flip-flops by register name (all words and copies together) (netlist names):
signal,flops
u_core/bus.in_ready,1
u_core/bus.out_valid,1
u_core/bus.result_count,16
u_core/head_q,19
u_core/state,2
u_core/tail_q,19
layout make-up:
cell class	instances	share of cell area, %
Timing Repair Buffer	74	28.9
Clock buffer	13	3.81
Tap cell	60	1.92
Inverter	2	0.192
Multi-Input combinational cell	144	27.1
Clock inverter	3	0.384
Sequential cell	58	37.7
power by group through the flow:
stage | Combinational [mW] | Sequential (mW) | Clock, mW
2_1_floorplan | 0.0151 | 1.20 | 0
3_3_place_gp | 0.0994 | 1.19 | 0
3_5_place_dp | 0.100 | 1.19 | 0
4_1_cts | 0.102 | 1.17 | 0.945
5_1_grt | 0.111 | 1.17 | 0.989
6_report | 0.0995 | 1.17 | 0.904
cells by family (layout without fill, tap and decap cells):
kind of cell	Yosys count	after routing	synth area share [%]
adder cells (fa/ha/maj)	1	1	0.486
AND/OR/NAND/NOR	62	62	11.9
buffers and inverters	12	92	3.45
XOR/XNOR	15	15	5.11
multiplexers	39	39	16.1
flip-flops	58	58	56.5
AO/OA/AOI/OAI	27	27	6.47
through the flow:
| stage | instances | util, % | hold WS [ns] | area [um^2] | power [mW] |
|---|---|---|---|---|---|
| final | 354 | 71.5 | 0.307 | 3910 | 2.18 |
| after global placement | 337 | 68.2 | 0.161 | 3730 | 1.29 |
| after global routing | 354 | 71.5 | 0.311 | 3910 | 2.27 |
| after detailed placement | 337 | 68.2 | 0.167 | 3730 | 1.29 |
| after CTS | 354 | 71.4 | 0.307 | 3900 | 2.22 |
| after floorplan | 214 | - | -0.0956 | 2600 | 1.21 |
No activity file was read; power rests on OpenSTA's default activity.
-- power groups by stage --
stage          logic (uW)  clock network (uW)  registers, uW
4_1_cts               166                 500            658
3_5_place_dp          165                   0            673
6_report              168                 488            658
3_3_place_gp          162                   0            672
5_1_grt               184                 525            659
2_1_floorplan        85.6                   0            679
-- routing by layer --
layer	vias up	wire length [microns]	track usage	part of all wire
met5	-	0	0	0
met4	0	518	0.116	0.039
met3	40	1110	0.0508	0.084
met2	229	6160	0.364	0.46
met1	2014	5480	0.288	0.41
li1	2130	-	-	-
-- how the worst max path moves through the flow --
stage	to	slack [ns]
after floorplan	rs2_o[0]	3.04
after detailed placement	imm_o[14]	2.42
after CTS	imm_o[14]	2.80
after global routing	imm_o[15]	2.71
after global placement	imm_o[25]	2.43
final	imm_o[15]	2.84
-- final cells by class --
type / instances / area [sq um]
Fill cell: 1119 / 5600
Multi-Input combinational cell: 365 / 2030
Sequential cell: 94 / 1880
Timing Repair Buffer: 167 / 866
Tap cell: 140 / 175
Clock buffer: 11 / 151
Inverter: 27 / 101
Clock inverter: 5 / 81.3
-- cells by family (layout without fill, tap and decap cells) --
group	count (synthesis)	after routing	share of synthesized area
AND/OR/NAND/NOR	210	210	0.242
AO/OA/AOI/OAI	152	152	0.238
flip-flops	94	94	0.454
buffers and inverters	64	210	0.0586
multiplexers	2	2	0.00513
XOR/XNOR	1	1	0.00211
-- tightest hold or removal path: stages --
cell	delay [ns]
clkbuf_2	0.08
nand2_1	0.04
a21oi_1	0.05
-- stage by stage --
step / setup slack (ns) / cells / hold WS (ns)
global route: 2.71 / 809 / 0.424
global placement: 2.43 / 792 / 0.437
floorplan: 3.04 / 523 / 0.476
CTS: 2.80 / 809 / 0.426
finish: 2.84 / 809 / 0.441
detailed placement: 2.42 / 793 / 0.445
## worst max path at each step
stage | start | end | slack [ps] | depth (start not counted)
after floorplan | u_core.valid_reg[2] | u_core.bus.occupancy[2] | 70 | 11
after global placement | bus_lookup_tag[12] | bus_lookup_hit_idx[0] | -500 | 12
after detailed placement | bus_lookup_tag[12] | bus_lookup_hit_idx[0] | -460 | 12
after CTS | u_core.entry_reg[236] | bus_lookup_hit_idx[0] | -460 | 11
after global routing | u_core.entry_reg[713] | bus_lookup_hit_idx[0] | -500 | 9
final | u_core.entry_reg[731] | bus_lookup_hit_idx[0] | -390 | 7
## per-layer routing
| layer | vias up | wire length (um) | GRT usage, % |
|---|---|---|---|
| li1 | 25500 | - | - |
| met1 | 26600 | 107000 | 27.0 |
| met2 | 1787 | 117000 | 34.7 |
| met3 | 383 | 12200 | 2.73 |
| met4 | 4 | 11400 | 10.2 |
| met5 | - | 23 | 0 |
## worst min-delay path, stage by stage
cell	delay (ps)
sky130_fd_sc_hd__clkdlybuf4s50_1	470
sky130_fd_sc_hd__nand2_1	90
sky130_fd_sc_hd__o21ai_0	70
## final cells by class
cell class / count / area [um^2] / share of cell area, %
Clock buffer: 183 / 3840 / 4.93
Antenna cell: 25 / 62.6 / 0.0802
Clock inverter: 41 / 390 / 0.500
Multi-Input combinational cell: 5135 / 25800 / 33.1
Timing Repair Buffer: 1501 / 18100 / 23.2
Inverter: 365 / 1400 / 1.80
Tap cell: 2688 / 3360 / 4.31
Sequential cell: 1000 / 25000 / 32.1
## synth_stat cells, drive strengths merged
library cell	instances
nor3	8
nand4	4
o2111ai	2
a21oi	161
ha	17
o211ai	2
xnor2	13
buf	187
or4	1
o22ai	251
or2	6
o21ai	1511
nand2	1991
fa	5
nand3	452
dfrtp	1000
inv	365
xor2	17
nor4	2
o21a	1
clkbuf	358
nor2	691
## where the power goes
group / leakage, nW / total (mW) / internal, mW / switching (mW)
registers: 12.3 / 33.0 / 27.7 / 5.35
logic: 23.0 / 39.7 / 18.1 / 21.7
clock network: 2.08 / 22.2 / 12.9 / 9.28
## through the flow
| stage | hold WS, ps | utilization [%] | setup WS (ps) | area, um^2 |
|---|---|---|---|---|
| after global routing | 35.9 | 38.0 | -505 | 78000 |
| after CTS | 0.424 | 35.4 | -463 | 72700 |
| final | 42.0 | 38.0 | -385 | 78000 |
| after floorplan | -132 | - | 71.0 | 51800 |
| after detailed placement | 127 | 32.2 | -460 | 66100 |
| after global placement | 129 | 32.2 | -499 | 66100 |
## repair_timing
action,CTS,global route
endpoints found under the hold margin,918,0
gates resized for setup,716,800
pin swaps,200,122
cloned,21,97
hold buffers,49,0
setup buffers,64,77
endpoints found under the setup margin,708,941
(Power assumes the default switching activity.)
[config.mk]
export PLATFORM = sky130hd
export DESIGN_NAME = point_referee
export DESIGN_NICKNAME = d
export VERILOG_FILES = /design/src/rtl/point_referee.sv
export SDC_FILE = /design/constraint.sdc
export NUM_CORES = 1
export LEC_CHECK = 0
export ABC_CLOCK_PERIOD_IN_PS = 2340
export CORE_UTILIZATION = 25
export CTS_BUF_LIST = sky130_fd_sc_hd__clkbuf_8
export DETAILED_ROUTE_END_ITERATION = 10
export MAX_ROUTING_LAYER = met4
export SLEW_MARGIN = 0
export SYNTH_ARGS = -nofsm -noshare
export SYNTH_HDL_FRONTEND = slang
export SYNTH_SLANG_ARGS = --single-unit
[constraint.sdc]
create_clock -name clk65MHz -period 2.34 [get_ports clk65MHz]
set_input_delay 0.234 -clock clk65MHz [delete_from_list [all_inputs] [get_ports clk65MHz]]
set_output_delay 0.234 -clock clk65MHz [all_outputs]
set_load 0.02 [all_outputs]
[src/rtl/point_referee.sv]
// point_referee: scores ball landings per half-court, pauses after each point,
// serves the next rally and declares the match over at WIN_SCORE.
module point_referee #(
    parameter logic [11:0] GROUND_Y     = 12'd700,
    parameter logic [11:0] NET_X        = 12'd512,
    parameter logic [3:0]  WIN_SCORE    = 4'd15,
    parameter logic [7:0]  PAUSE_FRAMES = 8'd60
) (
    input  logic        clk65MHz,
    input  logic        rst,
    input  logic        frame_tick,
    input  logic [11:0] ball_xpos,
    input  logic [11:0] ball_ypos,
    input  logic        new_game,
    output logic [3:0]  score_pl1,
    output logic [3:0]  score_pl2,
    output logic        last_touch,
    output logic        endgame,
    output logic        freeze,
    output logic        serve_req,
    output logic        serve_side
);
    typedef enum logic [1:0] {SERVE, PLAY, POINT, OVER} state_t;

    state_t      r_state, w_state;
    logic        r_arm, w_arm;
    logic [7:0]  r_cnt, w_cnt;
    logic [3:0]  r_s1, r_s2, w_s1, w_s2;
    logic        r_last, w_last;
    logic        r_serve_req, w_serve_req;
    logic        r_serve_side, w_serve_side;
    logic        r_freeze, r_endgame;

    always_comb begin
        w_state      = r_state;
        w_arm        = r_arm;
        w_cnt        = r_cnt;
        w_s1         = r_s1;
        w_s2         = r_s2;
        w_last       = r_last;
        w_serve_req  = 1'b0;
        w_serve_side = r_serve_side;
        if (new_game) begin
            // restart serves immediately; SERVE then only retires the pulse
            w_state      = SERVE;
            w_arm        = 1'b0;
            w_cnt        = 8'd0;
            w_s1         = 4'd0;
            w_s2         = 4'd0;
            w_last       = 1'b0;
            w_serve_req  = 1'b1;
            w_serve_side = 1'b0;
        end else begin
            case (r_state)
                SERVE: begin
                    w_serve_req  = !r_serve_req;
                    w_serve_side = r_serve_req ? r_serve_side : r_last;
                    w_arm        = 1'b0;
                    w_state      = PLAY;
                end
                PLAY: begin
                    if (frame_tick && !r_arm)
                        w_arm = 1'b1;
                    else if (frame_tick && ball_ypos >= GROUND_Y) begin
                        w_state = POINT;
                        w_cnt   = 8'd0;
                        w_last  = ball_xpos < NET_X;
                        w_s1    = (ball_xpos >= NET_X && r_s1 < WIN_SCORE) ? r_s1 + 4'd1 : r_s1;
                        w_s2    = (ball_xpos <  NET_X && r_s2 < WIN_SCORE) ? r_s2 + 4'd1 : r_s2;
                    end
                end
                POINT: begin
                    if (frame_tick && r_cnt == PAUSE_FRAMES - 8'd1) begin
                        w_cnt   = 8'd0;
                        w_state = (r_s1 == WIN_SCORE || r_s2 == WIN_SCORE) ? OVER : SERVE;
                    end else if (frame_tick)
                        w_cnt = r_cnt + 8'd1;
                end
                default: ;
            endcase
        end
    end

    always_ff @(posedge clk65MHz) begin
        if (rst) begin
            r_state      <= SERVE;
            r_arm        <= 1'b0;
            r_cnt        <= 8'd0;
            r_s1         <= 4'd0;
            r_s2         <= 4'd0;
            r_last       <= 1'b0;
            r_serve_req  <= 1'b0;
            r_serve_side <= 1'b0;
            r_freeze     <= 1'b0;
            r_endgame    <= 1'b0;
        end else begin
            r_state      <= w_state;
            r_arm        <= w_arm;
            r_cnt        <= w_cnt;
            r_s1         <= w_s1;
            r_s2         <= w_s2;
            r_last       <= w_last;
            r_serve_req  <= w_serve_req;
            r_serve_side <= w_serve_side;
            r_freeze     <= w_state == POINT || w_state == OVER;
            r_endgame    <= w_state == OVER;
        end
    end

    assign score_pl1  = r_s1;
    assign score_pl2  = r_s2;
    assign last_touch = r_last;
    assign endgame    = r_endgame;
    assign freeze     = r_freeze;
    assign serve_req  = r_serve_req;
    assign serve_side = r_serve_side;
endmodule
### src/rtl/arb_pick.sv
// Combinational winner select between instruction and data requesters.
// Define MEM_ARB_ROUND_ROBIN_EN for round-robin ties; default is data-over-instruction priority.
module arb_pick
    import mem_arb_pkg::*;
(
    input  logic i_req,
    input  logic d_req,
    input  logic last_served,
    output logic grant_valid,
    output logic grant
);

    // Winner select; with no request the grant simply repeats the last owner.
    always_comb begin
        grant_valid = i_req | d_req;
`ifdef MEM_ARB_ROUND_ROBIN_EN
        if (i_req && d_req) begin
            grant = ~last_served;
        end else if (d_req) begin
            grant = OWN_D;
        end else if (i_req) begin
            grant = OWN_I;
        end else begin
            grant = last_served;
        end
`else
        if (d_req) begin
            grant = OWN_D;
        end else if (i_req) begin
            grant = OWN_I;
        end else begin
            grant = last_served;
        end
`endif
    end

endmodule

### src/rtl/mem_arbiter.sv
// Serialises instruction-fetch and data-cache accesses onto one memory handshake,
// with per-port read data registers and an acknowledge timeout (MEM_ARB_ROUND_ROBIN_EN selects arbitration).
module mem_arbiter
    import mem_arb_pkg::*;
#(
    parameter int AW      = 32,
    parameter int DW      = 32,
    parameter int TIMEOUT = 255
) (
    input  logic          clk,
    input  logic          reset,
    input  logic          i_req,
    input  logic [AW-1:0] i_addr,
    output logic [DW-1:0] i_rdata,
    output logic          i_done,
    input  logic          d_req,
    input  logic          d_we,
    input  logic [AW-1:0] d_addr,
    input  logic [DW-1:0] d_wdata,
    output logic [DW-1:0] d_rdata,
    output logic          d_done,
    output logic [AW-1:0] mem_addr,
    output logic [DW-1:0] mem_wdata,
    output logic          mem_read,
    output logic          mem_write,
    input  logic [DW-1:0] mem_rdata,
    input  logic          mem_read_ready,
    input  logic          mem_write_done,
    output logic          owner,
    output logic          bus_err
);

    localparam int CW = (TIMEOUT > 0) ? $clog2(TIMEOUT + 1) : 1;

    state_t        state_r;
    logic          we_r;
    logic          last_served_r;
    logic [CW-1:0] tcnt_r;
    logic          grant_valid_s;
    logic          grant_s;
    logic          ack_s;
    logic          timeout_s;

    arb_pick u_arb_pick (
        .i_req       (i_req),
        .d_req       (d_req),
        .last_served (last_served_r),
        .grant_valid (grant_valid_s),
        .grant       (grant_s)
    );

    // Only the acknowledge matching the latched direction completes an access.
    always_comb begin
        if (we_r) begin
            ack_s = mem_write_done;
        end else begin
            ack_s = mem_read_ready;
        end
        if ((TIMEOUT != 0) && ((int'(tcnt_r) + 1) >= TIMEOUT)) begin
            timeout_s = 1'b1;
        end else begin
            timeout_s = 1'b0;
        end
    end

    // Arbiter FSM with all outputs registered; pulses default low every cycle.
    always_ff @(posedge clk or negedge reset) begin
        if (!reset) begin
            state_r       <= IDLE;
            we_r          <= 1'b0;
            last_served_r <= OWN_D;
            tcnt_r        <= '0;
            mem_addr      <= '0;
            mem_wdata     <= '0;
            mem_read      <= 1'b0;
            mem_write     <= 1'b0;
            i_rdata       <= '0;
            d_rdata       <= '0;
            i_done        <= 1'b0;
            d_done        <= 1'b0;
            bus_err       <= 1'b0;
            owner         <= OWN_I;
        end else begin
            i_done  <= 1'b0;
            d_done  <= 1'b0;
            bus_err <= 1'b0;
            case (state_r)
                IDLE: begin
                    if (grant_valid_s) begin
                        owner         <= grant_s;
                        last_served_r <= grant_s;
                        tcnt_r        <= '0;
                        state_r       <= ACCESS;
                        if (grant_s == OWN_D) begin
                            mem_addr  <= d_addr;
                            mem_wdata <= d_wdata;
                            we_r      <= d_we;
                            mem_write <= d_we;
                            mem_read  <= ~d_we;
                        end else begin
                            mem_addr  <= i_addr;
                            we_r      <= 1'b0;
                            mem_write <= 1'b0;
                            mem_read  <= 1'b1;
                        end
                    end else begin
                        state_r <= IDLE;
                    end
                end
                ACCESS: begin
                    if (ack_s) begin
                        mem_read  <= 1'b0;
                        mem_write <= 1'b0;
                        state_r   <= DONE;
                        if (owner == OWN_D) begin
                            d_done <= 1'b1;
                            if (!we_r) begin
                                d_rdata <= mem_rdata;
                            end
                        end else begin
                            i_done  <= 1'b1;
                            i_rdata <= mem_rdata;
                        end
                    end else if (timeout_s) begin
                        mem_read  <= 1'b0;
                        mem_write <= 1'b0;
                        bus_err   <= 1'b1;
                        state_r   <= DONE;
                        if (owner == OWN_D) begin
                            d_done  <= 1'b1;
                            d_rdata <= DW'(ERR_RDATA);
                        end else begin
                            i_done  <= 1'b1;
                            i_rdata <= DW'(ERR_RDATA);
                        end
                    end else begin
                        tcnt_r <= tcnt_r + CW'(1);
                    end
                end
                DONE: begin
                    tcnt_r  <= '0;
                    state_r <= IDLE;
                end
                default: begin
                    mem_read  <= 1'b0;
                    mem_write <= 1'b0;
                    state_r   <= IDLE;
                end
            endcase
        end
    end

endmodule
· · ·
● Exercise: Go through the data line by line and say how many lines contain "under". Give the number alone.

● Result for this exercise: 2